Inconsistencias en la compra de un inmueble
El punto más crítico de la denuncia se centra en la adquisición de una propiedad en el barrio porteño de Caballito. Ocaña reveló que la operación incluyó una hipoteca de 200 mil dólares, supuestamente otorgada por dos mujeres jubiladas. Sin embargo, el dato que despertó mayor sospecha es que una de las prestamistas es beneficiaria del Pase Cultural, un subsidio porteño destinado a adultos mayores con ingresos sumamente limitados. De esta manera, resulta contradictorio que una persona con capacidad de ahorro para prestar cifras millonarias califique para una asistencia estatal de bajo monto.
Por lo tanto, la transparencia en la evolución patrimonial de Manuel Adorni queda bajo tela de juicio por estas maniobras cruzadas. Aunque la legisladora aclaró que percibir un subsidio no constituye un crimen per se, la simultaneidad de ambos hechos resulta, cuanto menos, llamativa para los peritos contables. Además, el entorno del funcionario deberá explicar cómo se gestó este vínculo financiero y por qué se recurrió a prestamistas con perfiles socioeconómicos que, en teoría, perciben apenas dos haberes mínimos.

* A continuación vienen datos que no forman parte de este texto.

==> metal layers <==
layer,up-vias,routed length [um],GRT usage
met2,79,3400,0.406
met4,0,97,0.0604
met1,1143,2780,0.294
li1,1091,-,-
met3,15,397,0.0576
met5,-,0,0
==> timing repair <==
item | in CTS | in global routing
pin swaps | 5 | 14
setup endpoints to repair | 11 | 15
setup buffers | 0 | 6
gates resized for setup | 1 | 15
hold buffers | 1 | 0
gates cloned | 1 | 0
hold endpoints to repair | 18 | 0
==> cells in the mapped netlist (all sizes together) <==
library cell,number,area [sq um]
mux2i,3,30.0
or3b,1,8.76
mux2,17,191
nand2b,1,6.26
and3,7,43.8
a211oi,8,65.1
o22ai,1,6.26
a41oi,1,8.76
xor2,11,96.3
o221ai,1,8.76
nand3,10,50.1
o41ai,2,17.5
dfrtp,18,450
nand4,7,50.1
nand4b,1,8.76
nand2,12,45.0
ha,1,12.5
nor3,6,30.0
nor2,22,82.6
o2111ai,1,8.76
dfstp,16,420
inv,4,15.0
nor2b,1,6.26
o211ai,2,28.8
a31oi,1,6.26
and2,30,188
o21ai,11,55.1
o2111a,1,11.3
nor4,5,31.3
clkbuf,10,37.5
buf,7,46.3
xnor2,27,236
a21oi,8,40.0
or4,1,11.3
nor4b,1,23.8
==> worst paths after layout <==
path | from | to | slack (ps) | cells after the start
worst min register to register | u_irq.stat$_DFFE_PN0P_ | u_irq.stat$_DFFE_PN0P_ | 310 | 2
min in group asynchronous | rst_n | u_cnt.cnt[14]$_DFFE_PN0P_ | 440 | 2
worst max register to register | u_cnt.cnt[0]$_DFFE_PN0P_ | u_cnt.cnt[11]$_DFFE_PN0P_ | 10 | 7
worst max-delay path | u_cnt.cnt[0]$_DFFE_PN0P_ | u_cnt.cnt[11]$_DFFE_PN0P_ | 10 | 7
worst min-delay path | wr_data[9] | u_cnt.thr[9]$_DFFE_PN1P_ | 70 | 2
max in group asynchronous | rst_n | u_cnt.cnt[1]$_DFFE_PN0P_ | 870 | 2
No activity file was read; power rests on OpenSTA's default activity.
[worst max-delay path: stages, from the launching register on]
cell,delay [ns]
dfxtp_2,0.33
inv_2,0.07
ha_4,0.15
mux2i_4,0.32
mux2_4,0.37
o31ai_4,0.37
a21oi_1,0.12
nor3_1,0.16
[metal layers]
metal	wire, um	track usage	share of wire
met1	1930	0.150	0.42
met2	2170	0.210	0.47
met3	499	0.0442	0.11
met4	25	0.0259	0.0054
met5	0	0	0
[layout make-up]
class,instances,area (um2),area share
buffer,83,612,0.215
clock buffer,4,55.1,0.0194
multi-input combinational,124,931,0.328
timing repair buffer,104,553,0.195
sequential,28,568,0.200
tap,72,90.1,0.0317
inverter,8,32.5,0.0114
**src/rtl/fct_pkg.sv**
```systemverilog
package fct_pkg;

    typedef enum logic {
        RX_IDLE,
        RX_FRAME
    } rx_state_e;

    typedef enum logic [1:0] {
        TX_IDLE,
        TX_ACTIVE,
        TX_EXHAUSTED
    } tx_state_e;

endpackage

```
**src/rtl/rx_count_unit.sv**
```systemverilog
module rx_count_unit
    import fct_pkg::*;
#(
    parameter int CNT_W = 16
) (
    input  logic             clk,
    input  logic             rst_n,
    input  logic             frame_start,
    input  logic [CNT_W-1:0] start_val,
    input  logic             char_in,
    input  logic             frame_end,
    input  logic             reload,
    input  logic [CNT_W-1:0] reload_val,
    output logic [CNT_W-1:0] count,
    output logic             push,
    output logic [CNT_W-1:0] push_val
);

    rx_state_e        state_q;
    rx_state_e        state_d;
    logic [CNT_W-1:0] upd;

    // state register
    always_ff @(posedge clk) begin
        if (!rst_n) begin
            state_q <= RX_IDLE;
        end else begin
            state_q <= state_d;
        end
    end

    // next state: rx_open / rx_close
    always_comb begin
        state_d = state_q;
        unique case (state_q)
            RX_IDLE: begin
                if (frame_start) begin
                    state_d = RX_FRAME;
                end
            end
            RX_FRAME: begin
                if (frame_start) begin
                    state_d = RX_FRAME;
                end else if (frame_end) begin
                    state_d = RX_IDLE;
                end
            end
            default: state_d = RX_IDLE;
        endcase
    end

    // count after reload or character, before any frame start
    always_comb begin
        upd = count;
        if (reload) begin
            upd = reload_val;
        end else if (char_in && (state_q == RX_FRAME) && (count != '0)) begin
            upd = count - 1'b1;
        end
    end

    assign push     = frame_end && (state_q == RX_FRAME);
    assign push_val = upd;

    // output register
    always_ff @(posedge clk) begin
        if (!rst_n) begin
            count <= '0;
        end else if (frame_start) begin
            count <= start_val;
        end else begin
            count <= upd;
        end
    end

endmodule

```
**src/rtl/tx_count_unit.sv**
```systemverilog
module tx_count_unit
    import fct_pkg::*;
#(
    parameter int CNT_W = 16
) (
    input  logic             clk,
    input  logic             rst_n,
    input  logic             frame_start,
    input  logic [CNT_W-1:0] start_val,
    input  logic             fifo_write,
    input  logic             reload,
    input  logic [CNT_W-1:0] reload_val,
    input  logic             byte_done,
    output logic [CNT_W-1:0] count,
    output logic             terminate
);

    tx_state_e        state_q;
    tx_state_e        state_d;
    logic [CNT_W-1:0] upd;
    logic [CNT_W-1:0] count_d;
    logic             finish;

    always_comb begin
        upd = count;
        if (reload) begin
            upd = reload_val;
        end else if (fifo_write && (state_q != TX_IDLE) && (count != '0)) begin
            upd = count - 1'b1;
        end
    end

    assign finish  = (state_q == TX_EXHAUSTED) && byte_done;
    assign count_d = frame_start ? start_val : upd;

    // state register
    always_ff @(posedge clk) begin
        if (!rst_n) begin
            state_q <= TX_IDLE;
        end else begin
            state_q <= state_d;
        end
    end

    // next state: tx_open, tx_run_out, tx_refill, tx_finish
    always_comb begin
        state_d = state_q;
        if (frame_start) begin
            state_d = (start_val == '0) ? TX_EXHAUSTED : TX_ACTIVE;
        end else begin
            unique case (state_q)
                TX_IDLE: state_d = TX_IDLE;
                TX_ACTIVE: begin
                    state_d = (upd == '0) ? TX_EXHAUSTED : TX_ACTIVE;
                end
                TX_EXHAUSTED: begin
                    if (finish) begin
                        state_d = TX_IDLE;
                    end else if (upd != '0) begin
                        state_d = TX_ACTIVE;
                    end
                end
                default: state_d = TX_IDLE;
            endcase
        end
    end

    // outputs
    always_ff @(posedge clk) begin
        if (!rst_n) begin
            count     <= '0;
            terminate <= 1'b0;
        end else begin
            count     <= count_d;
            terminate <= finish;
        end
    end

endmodule

```
**src/rtl/status_fifo.sv**
```systemverilog
module status_fifo #(
    parameter int DEPTH  = 4,
    parameter int DATA_W = 32,
    localparam int PTR_W = (DEPTH > 1) ? $clog2(DEPTH) : 1,
    localparam int LVL_W = $clog2(DEPTH + 1)
) (
    input  logic              clk,
    input  logic              rst_n,
    input  logic              push,
    input  logic [DATA_W-1:0] push_data,
    input  logic              pop,
    output logic [DATA_W-1:0] head,
    output logic              valid,
    output logic [LVL_W-1:0]  level,
    output logic              overflow
);

    logic [DATA_W-1:0] mem [DEPTH];
    logic [PTR_W-1:0]  wr_ptr;
    logic [PTR_W-1:0]  rd_ptr;
    logic              pop_eff;
    logic              full;
    logic              push_ok;

    function automatic logic [PTR_W-1:0] bump(input logic [PTR_W-1:0] p);
        return (p == PTR_W'(DEPTH - 1)) ? '0 : p + 1'b1;
    endfunction

    assign full    = (level == LVL_W'(DEPTH));
    assign pop_eff = pop && (level != '0);
    assign push_ok = push && (!full || pop_eff);
    assign valid   = (level != '0);
    assign head    = mem[rd_ptr];

    always_ff @(posedge clk) begin
        if (push_ok) begin
            mem[wr_ptr] <= push_data;
        end
    end

    always_ff @(posedge clk) begin
        if (!rst_n) begin
            wr_ptr   <= '0;
            rd_ptr   <= '0;
            level    <= '0;
            overflow <= 1'b0;
        end else begin
            overflow <= push && !push_ok;
            if (push_ok) begin
                wr_ptr <= bump(wr_ptr);
            end
            if (pop_eff) begin
                rd_ptr <= bump(rd_ptr);
            end
            if (push_ok && !pop_eff) begin
                level <= level + 1'b1;
            end else if (pop_eff && !push_ok) begin
                level <= level - 1'b1;
            end
        end
    end

endmodule

```
**src/rtl/frame_count_tracker.sv**
```systemverilog
module frame_count_tracker #(
    parameter int CNT_W      = 16,
    parameter int FIFO_DEPTH = 4
) (
    input  logic                            clk,
    input  logic                            rst_n,
    input  logic                            rx_frame_start,
    input  logic [CNT_W-1:0]                rx_start_val,
    input  logic                            rx_char,
    input  logic                            rx_frame_end,
    input  logic [15:0]                     rx_status,
    input  logic                            rx_reload,
    input  logic [CNT_W-1:0]                rx_reload_val,
    output logic [CNT_W-1:0]                rx_count,
    input  logic                            fifo_pop,
    output logic                            fifo_valid,
    output logic [CNT_W-1:0]                fifo_count_out,
    output logic [15:0]                     fifo_status_out,
    output logic [$clog2(FIFO_DEPTH+1)-1:0] fifo_level,
    output logic                            fifo_overflow,
    input  logic                            tx_frame_start,
    input  logic [CNT_W-1:0]                tx_start_val,
    input  logic                            tx_fifo_write,
    input  logic                            tx_reload,
    input  logic [CNT_W-1:0]                tx_reload_val,
    input  logic                            tx_byte_done,
    output logic [CNT_W-1:0]                tx_count,
    output logic                            tx_terminate
);

    localparam int ENTRY_W = CNT_W + 16;

    logic               rx_push;
    logic [CNT_W-1:0]   rx_push_val;
    logic [ENTRY_W-1:0] fifo_head;

    rx_count_unit #(.CNT_W(CNT_W)) u_rx (
        .clk        (clk),
        .rst_n      (rst_n),
        .frame_start(rx_frame_start),
        .start_val  (rx_start_val),
        .char_in    (rx_char),
        .frame_end  (rx_frame_end),
        .reload     (rx_reload),
        .reload_val (rx_reload_val),
        .count      (rx_count),
        .push       (rx_push),
        .push_val   (rx_push_val)
    );

    status_fifo #(.DEPTH(FIFO_DEPTH), .DATA_W(ENTRY_W)) u_fifo (
        .clk      (clk),
        .rst_n    (rst_n),
        .push     (rx_push),
        .push_data({rx_push_val, rx_status}),
        .pop      (fifo_pop),
        .head     (fifo_head),
        .valid    (fifo_valid),
        .level    (fifo_level),
        .overflow (fifo_overflow)
    );

    assign fifo_count_out  = fifo_head[ENTRY_W-1:16];
    assign fifo_status_out = fifo_head[15:0];

    tx_count_unit #(.CNT_W(CNT_W)) u_tx (
        .clk        (clk),
        .rst_n      (rst_n),
        .frame_start(tx_frame_start),
        .start_val  (tx_start_val),
        .fifo_write (tx_fifo_write),
        .reload     (tx_reload),
        .reload_val (tx_reload_val),
        .byte_done  (tx_byte_done),
        .count      (tx_count),
        .terminate  (tx_terminate)
    );

endmodule

```
`src/rtl/erase_poll_pkg.sv`:
```
package erase_poll_pkg;

    typedef enum logic [2:0] {
        S_IDLE,
        S_ID_REQ,
        S_ID_WAIT,
        S_ERASE_REQ,
        S_POLL_REQ,
        S_ST_WAIT,
        S_GAP,
        S_DONE
    } seq_state_e;

    typedef struct packed {
        logic ok;
        logic tmo;
    } seq_result_t;

    typedef struct packed {
        logic done_clear;
        logic busy;
        logic link_fail;
    } rsp_class_t;

    localparam logic [7:0] POLL_STATUS_CMD = 8'h34;
    localparam logic [7:0] ERASE_CLASS     = 8'h10;
    localparam logic [7:0] ERASE_DC_MASK   = 8'hFB;
    localparam int         BUSY_BIT        = 7;

    function automatic logic status_busy(input logic [7:0] b);
        return b[BUSY_BIT];
    endfunction

    function automatic logic erase_cmd_legal(input logic [7:0] b);
        return (b & ERASE_DC_MASK) == ERASE_CLASS;
    endfunction

    function automatic logic state_active(input seq_state_e s);
        return (s != S_IDLE) && (s != S_DONE);
    endfunction

endpackage

```
`src/rtl/erase_tick_down.sv`:
```
module erase_tick_down #(
    parameter int W = 8
) (
    input  logic         clk,
    input  logic         rst,
    input  logic         load,
    input  logic [W-1:0] load_val,
    input  logic         tick,
    output logic         zero
);

    logic [W-1:0] cnt_q;

    always_ff @(posedge clk) begin
        if (rst) begin
            cnt_q <= '0;
        end else if (load) begin
            cnt_q <= load_val;
        end else if (tick && (cnt_q != '0)) begin
            cnt_q <= cnt_q - 1'b1;
        end
    end

    assign zero = (cnt_q == '0);


    zero_hold_chk: assert property (@(posedge clk) disable iff (rst)
        (zero && !load) |=> zero);

endmodule

```
`src/rtl/erase_status_decode.sv`:
```
module erase_status_decode
    import erase_poll_pkg::*;
(
    input  logic       in_wait,
    input  logic       rsp_valid,
    input  logic       rsp_tmo,
    input  logic [7:0] rsp_byte,
    output rsp_class_t cls
);

    always_comb begin
        cls = '0;
        if (in_wait) begin
            if (rsp_tmo) begin
                cls.link_fail = 1'b1;
            end else if (rsp_valid) begin
                cls.busy       = status_busy(rsp_byte);
                cls.done_clear = !status_busy(rsp_byte);
            end
        end
    end

endmodule

```
`src/rtl/erase_poll_seq.sv`:
```
module erase_poll_seq
    import erase_poll_pkg::*;
#(
    parameter int         GAP_W          = 8,
    parameter int         TIMEOUT_TICKS  = 3000,
    parameter logic [7:0] ERASE_CMD      = 8'h10,
    parameter logic [7:0] ID_CMD         = 8'h68,
    parameter bit         CHECK_ID_FIRST = 1'b1
) (
    input  logic             clk,
    input  logic             rst,
    input  logic             tick,
    input  logic             start,
    input  logic [GAP_W-1:0] poll_gap,
    output logic             txn_req,
    output logic [7:0]       txn_cmd,
    input  logic             txn_rsp_valid,
    input  logic [7:0]       txn_rsp_byte,
    input  logic             txn_rsp_tmo,
    output logic             done,
    output logic             ok,
    output logic             tmo,
    output logic [7:0]       last_status
);

    localparam int TMO_W = $clog2(TIMEOUT_TICKS + 1);
    localparam logic [TMO_W-1:0] TMO_LOAD = TMO_W'(TIMEOUT_TICKS);

    seq_state_e  state_q, state_d;
    seq_result_t res_q, res_d;
    logic [7:0]  status_q, status_d;
    logic        accept_start;
    logic        expired;
    logic        gap_zero;
    logic        gap_load;
    rsp_class_t  id_cls, st_cls;

    assign accept_start = (state_q == S_IDLE) && start;

    erase_tick_down #(.W(TMO_W)) watchdog_i (
        .clk      (clk),
        .rst      (rst),
        .load     (accept_start),
        .load_val (TMO_LOAD),
        .tick     (tick),
        .zero     (expired)
    );

    erase_tick_down #(.W(GAP_W)) gap_i (
        .clk      (clk),
        .rst      (rst),
        .load     (gap_load),
        .load_val (poll_gap),
        .tick     (tick),
        .zero     (gap_zero)
    );

    erase_status_decode id_dec_i (
        .in_wait   (state_q == S_ID_WAIT),
        .rsp_valid (txn_rsp_valid),
        .rsp_tmo   (txn_rsp_tmo),
        .rsp_byte  (txn_rsp_byte),
        .cls       (id_cls)
    );

    erase_status_decode st_dec_i (
        .in_wait   (state_q == S_ST_WAIT),
        .rsp_valid (txn_rsp_valid),
        .rsp_tmo   (txn_rsp_tmo),
        .rsp_byte  (txn_rsp_byte),
        .cls       (st_cls)
    );

    always_comb begin
        state_d  = state_q;
        res_d    = res_q;
        status_d = status_q;
        gap_load = 1'b0;
        unique case (state_q)
            S_IDLE: begin
                if (start) begin
                    res_d    = '0;
                    status_d = 8'h00;
                    state_d  = CHECK_ID_FIRST ? S_ID_REQ : S_ERASE_REQ;
                end
            end
            S_ID_REQ: begin
                state_d = expired ? S_DONE : S_ID_WAIT;
                if (expired) res_d = '{ok: 1'b0, tmo: 1'b1};
            end
            S_ID_WAIT: begin
                if (id_cls.link_fail || expired) begin
                    state_d = S_DONE;
                    res_d   = '{ok: 1'b0, tmo: 1'b1};
                end else if (txn_rsp_valid) begin
                    state_d = S_ERASE_REQ;
                end
            end
            S_ERASE_REQ, S_POLL_REQ: begin
                state_d = expired ? S_DONE : S_ST_WAIT;
                if (expired) res_d = '{ok: 1'b0, tmo: 1'b1};
            end
            S_ST_WAIT: begin
                if (st_cls.link_fail) begin
                    state_d = S_DONE;
                    res_d   = '{ok: 1'b0, tmo: 1'b1};
                end else if (st_cls.done_clear) begin
                    status_d = txn_rsp_byte;
                    state_d  = S_DONE;
                    res_d    = '{ok: 1'b1, tmo: 1'b0};
                end else if (st_cls.busy) begin
                    status_d = txn_rsp_byte;
                    if (expired) begin
                        state_d = S_DONE;
                        res_d   = '{ok: 1'b0, tmo: 1'b1};
                    end else begin
                        gap_load = 1'b1;
                        state_d  = S_GAP;
                    end
                end else if (expired) begin
                    state_d = S_DONE;
                    res_d   = '{ok: 1'b0, tmo: 1'b1};
                end
            end
            S_GAP: begin
                if (expired) begin
                    state_d = S_DONE;
                    res_d   = '{ok: 1'b0, tmo: 1'b1};
                end else if (gap_zero) begin
                    state_d = S_POLL_REQ;
                end
            end
            S_DONE: state_d = S_IDLE;
            default: state_d = S_IDLE;
        endcase
    end

    always_ff @(posedge clk) begin
        if (rst) begin
            state_q  <= S_IDLE;
            res_q    <= '0;
            status_q <= 8'h00;
        end else begin
            state_q  <= state_d;
            res_q    <= res_d;
            status_q <= status_d;
        end
    end

    always_comb begin
        txn_req = 1'b0;
        txn_cmd = 8'h00;
        case (state_q)
            S_ID_REQ:    begin txn_req = 1'b1; txn_cmd = ID_CMD;          end
            S_ERASE_REQ: begin txn_req = 1'b1; txn_cmd = ERASE_CMD;       end
            S_POLL_REQ:  begin txn_req = 1'b1; txn_cmd = POLL_STATUS_CMD; end
            default:     begin txn_req = 1'b0; txn_cmd = 8'h00;           end
        endcase
    end

    assign done        = (state_q == S_DONE);
    assign ok          = res_q.ok;
    assign tmo         = res_q.tmo;
    assign last_status = status_q;


    done_single_chk: assert property (@(posedge clk) disable iff (rst)
        done |=> !done);


    flags_excl_chk: assert property (@(posedge clk) disable iff (rst)
        !(ok && tmo));


    done_result_chk: assert property (@(posedge clk) disable iff (rst)
        done |-> (ok ^ tmo));


    ok_status_chk: assert property (@(posedge clk) disable iff (rst)
        (done && ok) |-> !last_status[BUSY_BIT]);


    erase_cmd_chk: assert property (@(posedge clk) disable iff (rst)
        (txn_req && state_q == S_ERASE_REQ) |-> erase_cmd_legal(txn_cmd));


    gap_quiet_chk: assert property (@(posedge clk) disable iff (rst)
        (state_q == S_GAP && !gap_zero) |=> !txn_req);


    link_fail_chk: assert property (@(posedge clk) disable iff (rst)
        ((state_q == S_ST_WAIT || state_q == S_ID_WAIT) && txn_rsp_tmo) |=> (done && tmo));


    expiry_chk: assert property (@(posedge clk) disable iff (rst)
        (state_active(state_q) && expired && !st_cls.done_clear) |=> (done && tmo));

endmodule

```
### src/rtl/bus_match_bank.sv
module bus_match_bank
   import bmb_pkg::*;
#(
   parameter int ADDR_W = 24,
   parameter int DATA_W = 16
) (
   input  logic              clk,
   input  logic              rst_n,
   input  logic              reg_wr,
   input  logic [3:0]        reg_addr,
   input  logic [ADDR_W-1:0] reg_wdata,
   output logic [ADDR_W-1:0] reg_rdata,
   input  logic              cpu_valid,
   input  logic [ADDR_W-1:0] cpu_addr,
   input  logic [DATA_W-1:0] cpu_data,
   input  logic              cpu_rd,
   input  logic              cpu_word,
   input  logic              cop_valid,
   input  logic [ADDR_W-1:0] cop_addr,
   input  logic [DATA_W-1:0] cop_data,
   input  logic              cop_rd,
   input  logic              cop_word,
   input  logic              cpu_inhibit,
   output logic [3:0]        match_o
);

   localparam int CTRL_W = $bits(cmp_ctrl_t);

   generate
      if (DATA_W < 1 || ADDR_W < CTRL_W || ADDR_W < DATA_W) begin : g_bad_param
         $error("bus_match_bank: ADDR_W must be >= DATA_W and >= control width");
      end
   endgenerate

   cmp_ctrl_t         ctrl_a  [NUM_CMP];
   logic [ADDR_W-1:0] addr_a  [NUM_CMP];
   logic [DATA_W-1:0] data_a  [NUM_CMP];
   logic [DATA_W-1:0] mask_a  [NUM_CMP];
   logic [ADDR_W-1:0] rdata_a [NUM_CMP];
   logic [NUM_CMP-1:0] ok_v, eq_v, hit_v;
   logic [NUM_CMP-1:0] match_q;

   genvar gi;
   generate
      for (gi = 0; gi < NUM_CMP; gi++) begin : g_cmp
         localparam bit LEADER = (gi % 2) == 0;
         logic sel;
         assign sel = reg_wr && (reg_addr[3:2] == 2'(gi));

         bmb_cmp_regs #(
            .ADDR_W  (ADDR_W),
            .DATA_W  (DATA_W),
            .HAS_DATA(LEADER),
            .HAS_MODE(LEADER)
         ) u_regs (
            .clk   (clk),
            .rst_n (rst_n),
            .wr_en (sel),
            .fld   (reg_addr[1:0]),
            .wdata (reg_wdata),
            .ctrl  (ctrl_a[gi]),
            .addr_q(addr_a[gi]),
            .data_q(data_a[gi]),
            .mask_q(mask_a[gi]),
            .rdata (rdata_a[gi])
         );

         bmb_cmp_qual #(
            .ADDR_W(ADDR_W),
            .DATA_W(DATA_W)
         ) u_qual (
            .ctrl       (ctrl_a[gi]),
            .addr_q     (addr_a[gi]),
            .data_q     (data_a[gi]),
            .mask_q     (mask_a[gi]),
            .cpu_valid  (cpu_valid),
            .cpu_addr   (cpu_addr),
            .cpu_data   (cpu_data),
            .cpu_rd     (cpu_rd),
            .cpu_word   (cpu_word),
            .cop_valid  (cop_valid),
            .cop_addr   (cop_addr),
            .cop_data   (cop_data),
            .cop_rd     (cop_rd),
            .cop_word   (cop_word),
            .cpu_inhibit(cpu_inhibit),
            .ok         (ok_v[gi]),
            .eq         (eq_v[gi])
         );


         en_gate_chk: assert property (@(posedge clk) disable iff (!rst_n)
            match_q[gi] |-> $past(ctrl_a[gi].en));


         idle_no_match_chk: assert property (@(posedge clk) disable iff (!rst_n)
            match_q[gi] |-> $past(cpu_valid || cop_valid));


         inhibit_mute_chk: assert property (@(posedge clk) disable iff (!rst_n)
            $past(cpu_inhibit && !ctrl_a[gi].bus_cop) |-> !match_q[gi]);
      end

      for (gi = 0; gi < NUM_PAIR; gi++) begin : g_pair
         localparam int LO = 2 * gi;
         localparam int HI = 2 * gi + 1;
         logic [ADDR_W-1:0] win_addr;

         assign win_addr = ctrl_a[LO].bus_cop ? cop_addr : cpu_addr;

         bmb_pair #(.ADDR_W(ADDR_W)) u_pair (
            .mode    (ctrl_a[LO].mode),
            .ok_lo   (ok_v[LO]),
            .eq_lo   (eq_v[LO]),
            .ok_hi   (ok_v[HI]),
            .eq_hi   (eq_v[HI]),
            .win_addr(win_addr),
            .min_addr(addr_a[LO]),
            .max_addr(addr_a[HI]),
            .hit_lo  (hit_v[LO]),
            .hit_hi  (hit_v[HI])
         );


         partner_quiet_chk: assert property (@(posedge clk) disable iff (!rst_n)
            $past((ctrl_a[LO].mode == MODE_INSIDE) || (ctrl_a[LO].mode == MODE_OUTSIDE))
            |-> !match_q[HI]);
      end
   endgenerate

   always_ff @(posedge clk or negedge rst_n) begin
      if (!rst_n) match_q <= '0;
      else        match_q <= hit_v;
   end

   assign match_o   = match_q;
   assign reg_rdata = rdata_a[reg_addr[3:2]];

endmodule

El avance de la causa judicial
La investigación por presunto enriquecimiento ilícito coloca al jefe de Gabinete en una posición defensiva, ya que este delito requiere que el imputado demuestre la licitud de sus bienes. Por consiguiente, la escribana que intervino en las transacciones también quedó bajo la lupa debido a sus antecedentes en otros expedientes de alta sensibilidad política. En consecuencia, la presión sobre Adorni aumenta de cara a su próxima presentación de bienes, donde cada detalle será cotejado por la justicia para detectar posibles omisiones o falseamientos.
Finalmente, Ocaña apuntó a la responsabilidad política de Javier Milei en el sostenimiento de sus funcionarios cuestionados. Según su visión, mantener en el cargo a alguien con dificultades para justificar su crecimiento económico contradice el relato de honestidad de La Libertad Avanza. En definitiva, el desenlace de esta causa marcará un precedente sobre el estándar ético que la actual gestión está dispuesta a tolerar en sus filas más cercanas, mientras el Poder Judicial analiza si existe un entramado de ocultamiento de activos.